使用R计算中位数而不复制元素
Use R to calculate median without replicating elements
我的频率分布很大。我想计算中位数和四分位数,但 R 抱怨。以下是适用于小数字的方法:
> TABLE <- data.frame(DATA = c(1,2,3,4,5,6,7,8,9,10,11,12,13,14,15,16,17,18,19), F = c(48,0,192,1152,5664,23040,77952,214272,423984,558720,267840,0,0,0,0,0,0,0,0))
> summary(rep(TABLE$DAT,TABLE$F))
Min. 1st Qu. Median Mean 3rd Qu.
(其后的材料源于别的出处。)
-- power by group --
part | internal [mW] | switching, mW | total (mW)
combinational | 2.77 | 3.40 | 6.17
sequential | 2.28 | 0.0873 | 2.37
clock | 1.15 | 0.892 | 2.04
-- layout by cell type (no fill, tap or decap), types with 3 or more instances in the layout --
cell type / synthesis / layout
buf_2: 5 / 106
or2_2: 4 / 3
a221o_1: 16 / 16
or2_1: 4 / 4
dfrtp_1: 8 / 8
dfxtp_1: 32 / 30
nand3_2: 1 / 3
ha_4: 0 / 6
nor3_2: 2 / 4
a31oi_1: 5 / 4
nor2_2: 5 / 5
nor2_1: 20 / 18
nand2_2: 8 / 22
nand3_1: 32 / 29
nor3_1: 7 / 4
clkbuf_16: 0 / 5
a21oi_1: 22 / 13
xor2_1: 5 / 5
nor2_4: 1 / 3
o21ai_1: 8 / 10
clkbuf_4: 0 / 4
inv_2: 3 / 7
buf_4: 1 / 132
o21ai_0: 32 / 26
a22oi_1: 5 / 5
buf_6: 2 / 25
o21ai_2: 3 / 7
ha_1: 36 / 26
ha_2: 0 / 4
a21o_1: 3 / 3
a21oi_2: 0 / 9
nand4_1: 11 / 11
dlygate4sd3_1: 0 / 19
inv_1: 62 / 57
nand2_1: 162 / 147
`config.mk`:
```
export PLATFORM = sky130hd
export DESIGN_NAME = hazard_forward
export DESIGN_NICKNAME = d
export VERILOG_FILES = /design/src/design/hazard_pkg.sv /design/src/design/isa_pkg.sv /design/src/design/hazard_forward.sv
export VERILOG_INCLUDE_DIRS = /design/src /design/src/design
export SDC_FILE = /design/constraint.sdc
export NUM_CORES = 1
export LEC_CHECK = 0
export BUFFER_PORTS_ARGS = -buffer_cell sky130_fd_sc_hd__buf_2
export CORE_MARGIN = 4
export CORE_UTILIZATION = 23
export DETAILED_ROUTE_END_ITERATION = 10
export PLACE_DENSITY = 0.67
export SYNTH_ARGS = -nofsm -noshare
export SYNTH_HDL_FRONTEND = slang
export SYNTH_SLANG_ARGS = --single-unit
```
`constraint.sdc`:
```
create_clock -name vclk -period 1
set_input_delay 0.05 -clock vclk [all_inputs]
set_output_delay 0.05 -clock vclk [all_outputs]
set_load 0.02 [all_outputs]
```
`src/design/cpu_config.svh`:
```
`ifndef CPU_CONFIG_SVH
`define CPU_CONFIG_SVH

// Data and instruction word width
`define DATA_W      16

// Architectural registers
`define REG_COUNT   16

// Words in each memory
`define IMEM_DEPTH  256
`define DMEM_DEPTH  256

`endif
```
`src/design/hazard_pkg.sv`:
```
package hazard_pkg;

    // Execute operand source
    typedef enum logic [1:0] {
        FWD_REG = 2'b00,   // Value read in decode
        FWD_MEM = 2'b01,   // ALU result in memory stage
        FWD_WB  = 2'b10    // Writeback data
    } fwd_sel_e;

    // Branch source in decode
    typedef enum logic {
        BR_REG = 1'b0,     // Register file with write bypass
        BR_MEM = 1'b1      // ALU result in memory stage
    } br_fwd_e;

endpackage

```
`src/design/isa_pkg.sv`:
```
`include "cpu_config.svh"

package isa_pkg;

    typedef logic [`DATA_W-1:0]            data_t;
    typedef logic [$clog2(`REG_COUNT)-1:0] reg_idx_t;

    typedef enum logic [3:0] {
        OP_ADD  = 4'h0,   // rd = rs + rt
        OP_SUB  = 4'h1,   // rd = rs - rt
        OP_AND  = 4'h2,
        OP_XOR  = 4'h3,
        OP_LLI  = 4'h4,   // rd = sext(imm8)
        OP_LW   = 4'h5,   // rd = mem[rs + off]
        OP_SW   = 4'h6,   // mem[rs + off] = rd
        OP_BEQZ = 4'h7,   // Taken when rd is zero
        OP_HLT  = 4'hf
    } opcode_e;

    // Register view with rt as the offset for LW and SW
    typedef struct packed {
        opcode_e  op;
        reg_idx_t rd;
        reg_idx_t rs;
        reg_idx_t rt;
    } instr_r_t;

    // Immediate view for LLI and BEQZ
    typedef struct packed {
        opcode_e    op;
        reg_idx_t   rd;
        logic [7:0] imm8;
    } instr_i_t;

    typedef union packed {
        instr_r_t r;
        instr_i_t i;
    } instr_u;

    localparam data_t NOP_INSTR = '0;   // ADD r0, r0, r0

endpackage

```
`src/design/hazard_forward.sv`:
```
`timescale 1ns/100ps

module hazard_forward (
    input  isa_pkg::reg_idx_t    rs_d,
    input  isa_pkg::reg_idx_t    rt_d,
    input  logic                 is_branch_d,
    input  logic                 is_store_d,
    input  isa_pkg::reg_idx_t    dx_rd,
    input  isa_pkg::reg_idx_t    dx_rs,
    input  isa_pkg::reg_idx_t    dx_rt,
    input  logic                 dx_we,
    input  logic                 dx_load,
    input  isa_pkg::reg_idx_t    xm_rd,
    input  logic                 xm_we,
    input  logic                 xm_load,
    input  logic                 wb_valid,
    input  isa_pkg::reg_idx_t    wb_reg,
    output logic                 stall_fd,
    output hazard_pkg::fwd_sel_e fwd_a,
    output hazard_pkg::fwd_sel_e fwd_b,
    output hazard_pkg::br_fwd_e  fwd_br
);
    import isa_pkg::*;
    import hazard_pkg::*;

    logic ld_use;
    logic br_wait;

    // Producer match that never counts r0
    function automatic logic hit(logic we, reg_idx_t dst, reg_idx_t src);
        return we && (src != '0) && (dst == src);
    endfunction

    // Memory stage wins over writeback
    function automatic fwd_sel_e pick(reg_idx_t src, logic m_we, reg_idx_t m_rd,
                                      logic w_we, reg_idx_t w_rd);
        if (hit(m_we, m_rd, src)) begin
            return FWD_MEM;
        end
        return hit(w_we, w_rd, src) ? FWD_WB : FWD_REG;
    endfunction

    assign ld_use   = dx_load && (hit(dx_we, dx_rd, rs_d) || hit(dx_we, dx_rd, rt_d));
    assign br_wait  = is_branch_d &&
                      (hit(dx_we, dx_rd, rs_d) || hit(xm_we && xm_load, xm_rd, rs_d));
    assign stall_fd = ld_use || br_wait;

    assign fwd_br = (is_branch_d && hit(xm_we && !xm_load, xm_rd, rs_d)) ? BR_MEM : BR_REG;
    assign fwd_a  = pick(dx_rs, xm_we, xm_rd, wb_valid, wb_reg);
    assign fwd_b  = pick(dx_rt, xm_we, xm_rd, wb_valid, wb_reg);

    always_comb begin
        // Load data is not ready until writeback
        assert final (!(fwd_a == FWD_MEM && xm_load))
            else $error("Operand A forwarded from a load in memory stage");
    end

endmodule

```
==> results.sh, run 1 <==
export IMPL_min_period_ps=1248
export IMPL_grt_pass1_wl_um=2463
export IMPL_final_setup_viol_count=4
export IMPL_worst_slew_pin_slew_ps=296.1
export IMPL_tns_ps=-612.3
export IMPL_dieArea_um2=2440
export IMPL_p_seq_share_pct=0
export IMPL_grt_max_degree=5
export IMPL_p_per_area_nw_per_um2=402.2
export IMPL_failed_checks="negative setup slack"
export IMPL_place_area_um2=726.9
export IMPL_hold_class="in -> out"
export IMPL_combPwrFrac_pct=100.0
export IMPL_switching_share_pct=42.67
export IMPL_globalplace_congestion=0.7818
export IMPL_die_h_um=49.40
export IMPL_peakVddDrop_mv=0.1819
export IMPL_grt_usage_pct=12.04
export IMPL_yosysSeqAreaShare_pct=0
export IMPL_hold_viol=0
export IMPL_power_frac_clock_pct=0
export IMPL_hold_ws_ps=354.4
export IMPL_place_ws_ps=-339.5
export IMPL_antenna_left=0
export IMPL_p_int_w=0.0002089
export IMPL_gr_total_overflow=0
export IMPL_synth_cell_types=16
export IMPL_areaGrowthSynthToFinish_pct=129.8
export IMPL_power_w=0.0003644
export IMPL_grt_setup_unrepaired="yes"
export IMPL_worstPathArrival_ps=1200
export IMPL_die_w_um=49.40
export IMPL_grt_pass1_vias=616
export IMPL_antenna_cells=0
export IMPL_crit_type="in -> out"
export IMPL_ctsHoldBuffers=0
export IMPL_crit_required_ps=950
export IMPL_antenna_found_initial=0
export IMPL_core_area_um2=1559
export IMPL_finalWorstSetupSlack_ps=-247.6
export IMPL_nNetsFinal=149
export IMPL_critPathLaunchType="primary input"
export IMPL_drc=0
export IMPL_register_area_um2=0
export IMPL_rows=14
export IMPL_syn_area_um2=394.1
export IMPL_slew_violations=0
export IMPL_end_kind="output port"
export IMPL_p_leak_nw=0.3933
export IMPL_drv_cap=0
export IMPL_vias=632
export IMPL_drive_above_1_share_pct=60.71
export IMPL_fin_crit_sh_pct=124.8
export IMPL_start_util_pct=25.28
export IMPL_dpl_hpwl_um=1383
export IMPL_drt_iter0_drc=7
export IMPL_outcome="finished, violations left"
export IMPL_synth_net_count=92
export IMPL_wire_per_inst_um=12.94
export IMPL_fmax_ghz=0.8015
export IMPL_max_slew_margin_rel_pct=80.26
export IMPL_fillCellCount=155
export IMPL_io_buffers=40
export IMPL_drt_wl_total_um=1656
export IMPL_yosysWarningCount=0
export IMPL_ios=41
export IMPL_cp_max_fo=3
export IMPL_n_sequential_cell=0
export IMPL_finalInstanceArea_um2=905.9
export IMPL_synth_cells=57
export IMPL_clkbuf_count=0
export IMPL_avgSynthCellArea_um2=6.915
export IMPL_vias_per_cell=4.938
export IMPL_p_sw_w=0.0001555
export IMPL_firstDrtPassIters=3
## final timing paths
check	depth (start not counted)	end	start	slack, ps
max	5	fwd_br	rs_d[3]	-250
min	3	fwd_br	xm_load	350
## cells in the mapped netlist (all sizes together)
| cell type | instances | area, um2 |
|---|---|---|
| a2111oi | 2 | 23.77 |
| o2111ai | 1 | 8.760 |
| xnor2 | 15 | 131.4 |
| or3 | 4 | 25.02 |
| nor2b | 1 | 6.260 |
| a21oi | 4 | 20.02 |
| nor3 | 11 | 55.05 |
| xor2 | 6 | 52.55 |
| inv | 1 | 3.750 |
| o21ai | 1 | 5.000 |
| nand3 | 1 | 5.000 |
| a221o | 1 | 10.01 |
| nand4 | 4 | 25.02 |
| o211ai | 1 | 7.510 |
| nand2 | 4 | 15.01 |
## metal layers
layer | part of all wire (%) | track usage, % | up-vias
li1 | - | - | 325
met1 | 39 | 13.22 | 278
met2 | 52 | 24.55 | 29
met3 | 9.1 | 2.446 | 0
met4 | 0 | 0 | 0
met5 | 0 | 0 | -
## critical path: stages
cell	delay, ps
buf_6	100
or3_4	390
a2111oi_4	330
nor2b_2	210
buf_6	120
## power groups by stage
stage	Combinational [W]	Clock, W	Sequential, W
6_report	0.000364	0	0
5_1_grt	0.000391	0	0
4_1_cts	0.000323	0	0
3_5_place_dp	0.000290	0	0
3_3_place_gp	0.000284	0	0
2_1_floorplan	0.000119	0	0
## metrics by stage
stage                     util, %  std cells
after floorplan                 -         57
after global placement      46.63        126
after detailed placement    46.63        126
after CTS                   52.25        128
after global routing        58.11        128
final                       58.11        128
## final cells by class
| cell class | instances | area (um2) | share of cell area [%] |
|---|---|---|---|
| Multi-Input combinational cell | 56 | 476.7 | 52.62 |
| Timing Repair Buffer | 55 | 405.4 | 44.75 |
| Tap cell | 16 | 20.02 | 2.210 |
| Inverter | 1 | 3.754 | 0.4144 |
## repair_timing
item | 4_1_cts | 5_1_grt
setup endpoints to repair | 4 | 5
buffers inserted | 2 | 0
resized for setup | 16 | 21
pin swaps | 7 | 10
## cells by family (layout without fill, tap and decap cells)
group / after synthesis / after routing / synth area share (%)
AO/OA/AOI/OAI: 10 / 10 / 19.05
buffers and inverters: 1 / 56 / 0.9515
AND/OR/NAND/NOR: 25 / 25 / 33.33
XOR/XNOR: 21 / 21 / 46.67
## cell usage in the layout, fill, tap and decap left out, types with 2 or more instances in the layout
cell | Yosys | routed
buf_2 | 0 | 27
buf_4 | 0 | 15
xnor2_1 | 15 | 12
buf_6 | 0 | 10
nor3_1 | 11 | 9
xor2_1 | 6 | 5
nand2_1 | 4 | 4
nand4_1 | 4 | 4
xnor2_2 | 0 | 3
buf_8 | 0 | 3
nor3_2 | 0 | 2
or3_4 | 0 | 2
or3_1 | 4 | 2
a21oi_1 | 4 | 2
Power figures use the tool's default switching activity.
==> run 2: changes to the inputs <==
--- a/config.mk
+++ b/config.mk
@@ -6,11 +6,13 @@
 export SDC_FILE = /design/constraint.sdc
 export NUM_CORES = 1
 export LEC_CHECK = 0
+export ABC_AREA = 1
 export BUFFER_PORTS_ARGS = -buffer_cell sky130_fd_sc_hd__buf_2
+export CORE_ASPECT_RATIO = 1.5
 export CORE_MARGIN = 4
 export CORE_UTILIZATION = 23
 export DETAILED_ROUTE_END_ITERATION = 10
-export PLACE_DENSITY = 0.67
+export PLACE_DENSITY = 0.62
 export SYNTH_ARGS = -nofsm -noshare
 export SYNTH_HDL_FRONTEND = slang
 export SYNTH_SLANG_ARGS = --single-unit
==> run 2 against run 1 <==
  * The run now ends clean
  * First-iteration DRC count rose by 14%
  * Routed wire length up 13%
  * Worst hold slack improved by 43 ps
  * Clock-buffer cell count is the same
  * Die area grew 47%
  * Global-route usage shrank 1.7 points
  * Flip-flop and latch count unchanged
  * Synthesized area increased by 57%
  * Largest cell class unchanged
  * Largest power group unchanged
  * Highest routed layer unchanged
## src/design/cpu_config.svh

```systemverilog
`ifndef CPU_CONFIG_SVH
`define CPU_CONFIG_SVH

// Data and instruction word width
`define DATA_W      16

// Architectural registers
`define REG_COUNT   16

// Words in each memory
`define IMEM_DEPTH  256
`define DMEM_DEPTH  256

`endif
```

## src/design/hazard_pkg.sv

```systemverilog
package hazard_pkg;

    // Execute operand source
    typedef enum logic [1:0] {
        FWD_REG = 2'b00,   // Value read in decode
        FWD_MEM = 2'b01,   // ALU result in memory stage
        FWD_WB  = 2'b10    // Writeback data
    } fwd_sel_e;

    // Branch source in decode
    typedef enum logic {
        BR_REG = 1'b0,     // Register file with write bypass
        BR_MEM = 1'b1      // ALU result in memory stage
    } br_fwd_e;

endpackage

```

## src/design/isa_pkg.sv

```systemverilog
`include "cpu_config.svh"

package isa_pkg;

    typedef logic [`DATA_W-1:0]            data_t;
    typedef logic [$clog2(`REG_COUNT)-1:0] reg_idx_t;

    typedef enum logic [3:0] {
        OP_ADD  = 4'h0,   // rd = rs + rt
        OP_SUB  = 4'h1,   // rd = rs - rt
        OP_AND  = 4'h2,
        OP_XOR  = 4'h3,
        OP_LLI  = 4'h4,   // rd = sext(imm8)
        OP_LW   = 4'h5,   // rd = mem[rs + off]
        OP_SW   = 4'h6,   // mem[rs + off] = rd
        OP_BEQZ = 4'h7,   // Taken when rd is zero
        OP_HLT  = 4'hf
    } opcode_e;

    // Register view with rt as the offset for LW and SW
    typedef struct packed {
        opcode_e  op;
        reg_idx_t rd;
        reg_idx_t rs;
        reg_idx_t rt;
    } instr_r_t;

    // Immediate view for LLI and BEQZ
    typedef struct packed {
        opcode_e    op;
        reg_idx_t   rd;
        logic [7:0] imm8;
    } instr_i_t;

    typedef union packed {
        instr_r_t r;
        instr_i_t i;
    } instr_u;

    localparam data_t NOP_INSTR = '0;   // ADD r0, r0, r0

endpackage

```

## src/design/decode.sv

```systemverilog
`timescale 1ns/100ps
`include "cpu_config.svh"

module decode (
    input  logic                clk,
    input  logic                arst_n,
    input  isa_pkg::data_t      fd_instr,
    input  isa_pkg::data_t      fd_pc_plus2,
    input  logic                stall_fd,
    input  hazard_pkg::br_fwd_e fwd_br,
    input  isa_pkg::data_t      mem_alu_result,
    input  logic                wb_valid,
    input  isa_pkg::reg_idx_t   wb_reg,
    input  isa_pkg::data_t      wb_data,
    output logic                flush,
    output isa_pkg::data_t      branch_target,
    output logic                halt_seen,
    output isa_pkg::reg_idx_t   rs_d,
    output isa_pkg::reg_idx_t   rt_d,
    output logic                is_branch_d,
    output logic                is_store_d,
    output isa_pkg::opcode_e    dx_op,
    output isa_pkg::reg_idx_t   dx_rd,
    output isa_pkg::reg_idx_t   dx_rs,
    output isa_pkg::reg_idx_t   dx_rt,
    output isa_pkg::data_t      dx_a,
    output isa_pkg::data_t      dx_b,
    output isa_pkg::data_t      dx_imm,
    output logic                dx_we,
    output logic                dx_load,
    output logic                dx_halt
);
    import isa_pkg::*;
    import hazard_pkg::*;

    data_t   rf [`REG_COUNT];
    instr_u  ins;
    opcode_e op;
    data_t   src_a;
    data_t   src_b;
    data_t   br_val;
    logic    is_rr;
    logic    is_lli;
    logic    is_load;
    logic    is_hlt;
    logic    writes;
    logic    halted;

    // Register read with same-cycle writeback visible
    function automatic data_t rf_read(reg_idx_t idx);
        if (idx == '0) begin
            return '0;
        end
        if (wb_valid && (wb_reg == idx)) begin
            return wb_data;
        end
        return rf[idx];
    endfunction

    ////////////////////////////////////////////////////////////////////
    // Decode
    ////////////////////////////////////////////////////////////////////

    assign ins         = fd_instr;
    assign op          = ins.r.op;
    assign is_rr       = op inside {OP_ADD, OP_SUB, OP_AND, OP_XOR};
    assign is_lli      = (op == OP_LLI);
    assign is_load     = (op == OP_LW);
    assign is_store_d  = (op == OP_SW);
    assign is_branch_d = (op == OP_BEQZ);
    assign is_hlt      = (op == OP_HLT);
    assign writes      = (is_rr || is_lli || is_load) && (ins.r.rd != '0);   // r0 stays zero

    // Zero unless the field is a real source
    assign rs_d = is_branch_d ? ins.i.rd :
                  (is_rr || is_load || is_store_d) ? ins.r.rs : '0;
    assign rt_d = is_store_d ? ins.r.rd : (is_rr ? ins.r.rt : '0);   // Store data sits in rd

    always_comb begin
        src_a = rf_read(rs_d);
        src_b = rf_read(rt_d);
    end

    // BEQZ resolved here
    assign br_val        = (fwd_br == BR_MEM) ? mem_alu_result : src_a;
    assign branch_target = fd_pc_plus2 + (data_t'(signed'(ins.i.imm8)) << 1);
    assign flush         = is_branch_d && (br_val == '0) && !stall_fd;   // Source must be settled
    assign halt_seen     = halted || is_hlt;

    always_ff @(posedge clk) begin
        if (wb_valid) begin
            rf[wb_reg] <= wb_data;
        end
    end

    always_ff @(posedge clk or negedge arst_n) begin
        if (!arst_n) begin
            halted <= 1'b0;
        end else if (is_hlt) begin
            halted <= 1'b1;                    // Sticky until reset
        end
    end

    ////////////////////////////////////////////////////////////////////
    // DX register
    ////////////////////////////////////////////////////////////////////

    always_ff @(posedge clk or negedge arst_n) begin
        if (!arst_n) begin
            dx_op   <= OP_ADD;
            dx_rd   <= '0;
            dx_rs   <= '0;
            dx_rt   <= '0;
            dx_we   <= 1'b0;
            dx_load <= 1'b0;
            dx_halt <= 1'b0;
        end else if (stall_fd) begin
            dx_op   <= OP_ADD;                 // Bubble
            dx_rd   <= '0;
            dx_rs   <= '0;
            dx_rt   <= '0;
            dx_we   <= 1'b0;
            dx_load <= 1'b0;
            dx_halt <= 1'b0;
        end else begin
            dx_op   <= op;
            dx_rd   <= ins.r.rd;
            dx_rs   <= rs_d;
            dx_rt   <= rt_d;
            dx_we   <= writes;
            dx_load <= is_load;
            dx_halt <= is_hlt;
        end
    end

    always_ff @(posedge clk) begin
        dx_a   <= src_a;
        dx_b   <= src_b;
        dx_imm <= is_lli ? data_t'(signed'(ins.i.imm8)) : data_t'(ins.r.rt);  // LW/SW offset
    end

    // A branch waiting on its source must not redirect fetch
    assert property (@(posedge clk) disable iff (!arst_n)
        flush |-> !(dx_we && (dx_rd == rs_d)))
        else $error("Flush raised while the branch source is still in execute");

endmodule

```
`config.mk`:
```
export PLATFORM = sky130hd
export DESIGN_NAME = vmem_top
export DESIGN_NICKNAME = d
export VERILOG_FILES = /design/src/mem_bus_pkg.sv /design/src/vec_unit_pkg.sv /design/src/data_port_if.sv /design/src/data_arbiter.sv /design/src/req_tracker.sv /design/src/rst_sync.sv /design/src/vmem_top.sv
export SDC_FILE = /design/constraint.sdc
export NUM_CORES = 1
export LEC_CHECK = 0
export BUFFER_PORTS_ARGS = -buffer_cell sky130_fd_sc_hd__buf_2
export CORE_AREA = 2 2 181 183
export CTS_CLUSTER_SIZE = 40
export DETAILED_ROUTE_END_ITERATION = 8
export DIE_AREA = 0 0 183 185
export PLACE_DENSITY = 0.49
export REMOVE_ABC_BUFFERS = 1
export SLEW_MARGIN = 30
export SYNTH_ARGS = -nofsm -noshare
export SYNTH_HDL_FRONTEND = slang
export SYNTH_SLANG_ARGS = --single-unit
```
`constraint.sdc`:
```
create_clock -name clk_i -period 2.6 [get_ports clk_i]
set_clock_uncertainty 0.05 [all_clocks]
set_input_delay 0.39 -clock clk_i [delete_from_list [all_inputs] [get_ports clk_i]]
set_output_delay 0.39 -clock clk_i [all_outputs]
set_load 0.02 [all_outputs]
```
[config.mk]
export PLATFORM = sky130hd
export DESIGN_NAME = fetch_stage
export DESIGN_NICKNAME = d
export VERILOG_FILES = /design/src/wisc_pkg.sv /design/src/fetch_stage.sv
export SDC_FILE = /design/constraint.sdc
export NUM_CORES = 2
export LEC_CHECK = 0
export BUFFER_PORTS_ARGS = -buffer_cell sky130_fd_sc_hd__buf_2
export CAP_MARGIN = 40
export CORE_UTILIZATION = 40
export CTS_CLUSTER_SIZE = 30
export DETAILED_ROUTE_END_ITERATION = 7
export GPL_ROUTABILITY_DRIVEN = 0
export PLACE_DENSITY = 0.66
export SLEW_MARGIN = 10
export SYNTH_ARGS = -nofsm -noshare
export SYNTH_HDL_FRONTEND = slang
export SYNTH_SLANG_ARGS = --single-unit
[constraint.sdc]
create_clock -name clk -period 5.4 [get_ports clk]
set_input_delay 1.08 -clock clk [delete_from_list [all_inputs] [get_ports clk]]
set_output_delay 1.08 -clock clk [all_outputs]
set_load 0.01 [all_outputs]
Max.
1.000 9.000 10.000 9.397 10.000 11.000
这是我得到的大数字:
> TABLE <- data.frame(DATA = c(1,2,3,4,5,6,7,8,9,10,11,12,13,14,15,16,17,18,19), F = c(240,0,1200,9600,69600,470400,2992800,17859840,98312880,489292800,2164619760,8325820800,26865302400,68711068800,128967422400,153763315200,96770419200,26824089600,2395008000))
> summary(rep(TABLE$DAT,TABLE$F))
Error in rep(TABLE$DAT, TABLE$F) : invalid 'times' argument
In addition: Warning message:
In summary(rep(TABLE$DAT, TABLE$F)) :
NAs introduced by coercion to integer range
这个错误并不让我感到意外,因为使用 "rep" 我想创建一个巨大的向量。但我不知道,如何避免这种情况并计算中位数和四分位数。
与其试图复制那个怪物来使用 summary()
,不如得到 "weighted quantiles"。
This post has a formula。
但与大多数事情一样,一旦你知道了正确的条款,你就可以找到一个包裹
那已经完成了工作!
#install.packages("Hmisc")
TABLE <- data.frame(DATA = c(1,2,3,4,5,6,7,8,9,10,11,12,13,14,15,16,17,18,19), F = c(240,0,1200,9600,69600,470400,2992800,17859840,98312880,489292800,2164619760,8325820800,26865302400,68711068800,128967422400,153763315200,96770419200,26824089600,2395008000))
Hmisc::wtd.quantile(TABLE$DATA, probs = c(0.25, 0.5, 0.75), weight = TABLE$F)
#> 25% 50% 75%
#> 15 16 16
由 reprex package (v0.2.0) 创建于 2018-04-06。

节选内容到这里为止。